(Exercise data):
**src/rtl/data_mem_pkg.sv**
```systemverilog
// data_mem_pkg: shared FSM states and requester ids for the data memory arbiter
package data_mem_pkg;
  typedef enum logic [1:0] {IDLE, ACCESS, RESP} state_t;
  localparam logic REQ_A = 1'b0;
  localparam logic REQ_B = 1'b1;
endpackage

```
**src/rtl/data_mem_arbiter.sv**
```systemverilog
// data_mem_arbiter: round-robin two-requester arbiter for a single-port data memory
module data_mem_arbiter
  import data_mem_pkg::*;
#(
  parameter int Width = 32,
  parameter int Depth = 512
) (
  input  logic             clk,
  input  logic             reset,
  input  logic             a_req,
  input  logic             b_req,
  input  logic             a_we,
  input  logic             b_we,
  input  logic [Width-1:0] a_addr,
  input  logic [Width-1:0] b_addr,
  input  logic [Width-1:0] a_wdata,
  input  logic [Width-1:0] b_wdata,
  output logic             a_gnt,
  output logic             b_gnt,
  output logic             a_done,
  output logic             b_done,
  output logic             a_err,
  output logic             b_err,
  output logic [Width-1:0] a_rdata,
  output logic [Width-1:0] b_rdata,
  output logic             mem_read,
  output logic             mem_write,
  output logic [Width-1:0] mem_addr,
  output logic [Width-1:0] mem_wdata,
  input  logic [Width-1:0] mem_rdata
);
  state_t state, state_n;
  logic id, last, we_q, win, arb, acc, rsp, in_range;
  logic [Width-1:0] addr_q, wdata_q, a_rd, b_rd;
  function automatic logic pick(input logic a, input logic b, input logic l);
    return (a && b) ? ~l : (b ? REQ_B : REQ_A);
  endfunction
  always_comb begin
    acc      = state == ACCESS;
    rsp      = state == RESP;
    arb      = !acc && (a_req || b_req);
    win      = pick(a_req, b_req, last);
    in_range = addr_q < Width'(Depth);
    state_n  = acc ? RESP : (arb ? ACCESS : IDLE);
  end
  always_ff @(posedge clk) begin
    if (reset) begin
      state   <= IDLE;
      last    <= REQ_B;
      id      <= REQ_A;
      we_q    <= 1'b0;
      addr_q  <= '0;
      wdata_q <= '0;
      a_rd    <= '0;
      b_rd    <= '0;
    end else begin
      state <= state_n;
      if (arb) begin
        id      <= win;
        last    <= win;
        we_q    <= win ? b_we : a_we;
        addr_q  <= win ? b_addr : a_addr;
        wdata_q <= win ? b_wdata : a_wdata;
      end
      // out-of-range and write accesses leave the requester's read data untouched
      if (acc && !we_q && in_range) begin
        if (id == REQ_B) b_rd <= mem_rdata;
        else a_rd <= mem_rdata;
      end
    end
  end
  always_comb begin
    a_gnt     = acc && id == REQ_A;
    b_gnt     = acc && id == REQ_B;
    a_done    = rsp && id == REQ_A;
    b_done    = rsp && id == REQ_B;
    a_err     = a_done && !in_range;
    b_err     = b_done && !in_range;
    mem_read  = acc && !we_q && in_range;
    mem_write = acc && we_q && in_range;
    mem_addr  = acc ? addr_q : '0;
    mem_wdata = acc ? wdata_q : '0;
    a_rdata   = a_rd;
    b_rdata   = b_rd;
  end
endmodule

```
<file path="src/rtl/hello_char_sequencer.sv">
// Paced character sequencer that feeds the "HELLO" scroll register chain.
// Emits one 3-bit character code per step with a load strobe and a 7-segment image.
module hello_char_sequencer #(
  parameter int unsigned TICK_DIV = 50_000_000,
  parameter int unsigned CNT_W    = 26
) (
  input  logic       clk,
  input  logic       reset,
  input  logic       run,
  output logic [2:0] char_code,
  output logic       shift_en,
  output logic       frame_done,
  output logic [6:0] seg
);

  localparam logic [CNT_W-1:0] CNT_LAST = CNT_W'(TICK_DIV - 1);
  localparam logic [CNT_W-1:0] CNT_ONE  = CNT_W'(1);

  localparam logic [2:0] CODE_H     = 3'd0;
  localparam logic [2:0] CODE_E     = 3'd1;
  localparam logic [2:0] CODE_L     = 3'd2;
  localparam logic [2:0] CODE_O     = 3'd3;
  localparam logic [2:0] CODE_BLANK = 3'd4;

  localparam logic [6:0] SEG_H     = 7'h09;
  localparam logic [6:0] SEG_E     = 7'h06;
  localparam logic [6:0] SEG_L     = 7'h47;
  localparam logic [6:0] SEG_O     = 7'h40;
  localparam logic [6:0] SEG_BLANK = 7'h7F;

  typedef enum logic [2:0] {
    IDLE = 3'd0,
    S_H  = 3'd1,
    S_E  = 3'd2,
    S_L1 = 3'd3,
    S_L2 = 3'd4,
    S_O  = 3'd5,
    S_B  = 3'd6
  } state_t;

  state_t           state_q,  state_d;
  logic [CNT_W-1:0] cnt_q,    cnt_d;
  logic [2:0]       code_q,   code_d;
  logic [6:0]       seg_q,    seg_d;
  logic             shift_q,  shift_d;
  logic             frame_q,  frame_d;
  logic             step_c;

  // Word order; the blank step wraps back to H indefinitely.
  function automatic state_t next_state(input state_t s);
    state_t n;
    n = S_H;
    case (s)
      S_H:     n = S_E;
      S_E:     n = S_L1;
      S_L1:    n = S_L2;
      S_L2:    n = S_O;
      S_O:     n = S_B;
      S_B:     n = S_H;
      default: n = S_H;
    endcase
    return n;
  endfunction

  function automatic logic [2:0] code_of(input state_t s);
    logic [2:0] c;
    c = CODE_BLANK;
    case (s)
      S_H:        c = CODE_H;
      S_E:        c = CODE_E;
      S_L1, S_L2: c = CODE_L;
      S_O:        c = CODE_O;
      default:    c = CODE_BLANK;
    endcase
    return c;
  endfunction

  function automatic logic [6:0] seg_of(input logic [2:0] c);
    logic [6:0] g;
    g = SEG_BLANK;
    case (c)
      CODE_H:  g = SEG_H;
      CODE_E:  g = SEG_E;
      CODE_L:  g = SEG_L;
      CODE_O:  g = SEG_O;
      default: g = SEG_BLANK;
    endcase
    return g;
  endfunction

  // Next-state, prescaler and output image; run==0 freezes everything.
  always_comb begin
    state_d = state_q;
    cnt_d   = cnt_q;
    code_d  = code_q;
    seg_d   = seg_q;
    shift_d = 1'b0;
    frame_d = 1'b0;
    step_c  = 1'b0;

    if (run) begin
      if (state_q == IDLE) begin
        state_d = S_H;
        cnt_d   = '0;
        step_c  = 1'b1;
      end else if (cnt_q == CNT_LAST) begin
        state_d = next_state(state_q);
        cnt_d   = '0;
        step_c  = 1'b1;
      end else begin
        cnt_d = cnt_q + CNT_ONE;
      end
    end

    if (step_c) begin
      code_d  = code_of(state_d);
      seg_d   = seg_of(code_d);
      shift_d = 1'b1;
      frame_d = (state_d == S_B);
    end
  end

  always_ff @(posedge clk) begin
    if (!reset) begin
      state_q <= IDLE;
      cnt_q   <= '0;
      code_q  <= CODE_BLANK;
      seg_q   <= SEG_BLANK;
      shift_q <= 1'b0;
      frame_q <= 1'b0;
    end else begin
      state_q <= state_d;
      cnt_q   <= cnt_d;
      code_q  <= code_d;
      seg_q   <= seg_d;
      shift_q <= shift_d;
      frame_q <= frame_d;
    end
  end

  assign char_code  = code_q;
  assign seg        = seg_q;
  assign shift_en   = shift_q;
  assign frame_done = frame_q;

endmodule

</file>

(What you will do): Every line from the one with "frame_q <= 1'b0;" to the end of the records above should be returned exactly, and no other lines.

(Written reply):
      frame_q <= 1'b0;
    end else begin
      state_q <= state_d;
      cnt_q   <= cnt_d;
      code_q  <= code_d;
      seg_q   <= seg_d;
      shift_q <= shift_d;
      frame_q <= frame_d;
    end
  end

  assign char_code  = code_q;
  assign seg        = seg_q;
  assign shift_en   = shift_q;
  assign frame_done = frame_q;

endmodule

</file>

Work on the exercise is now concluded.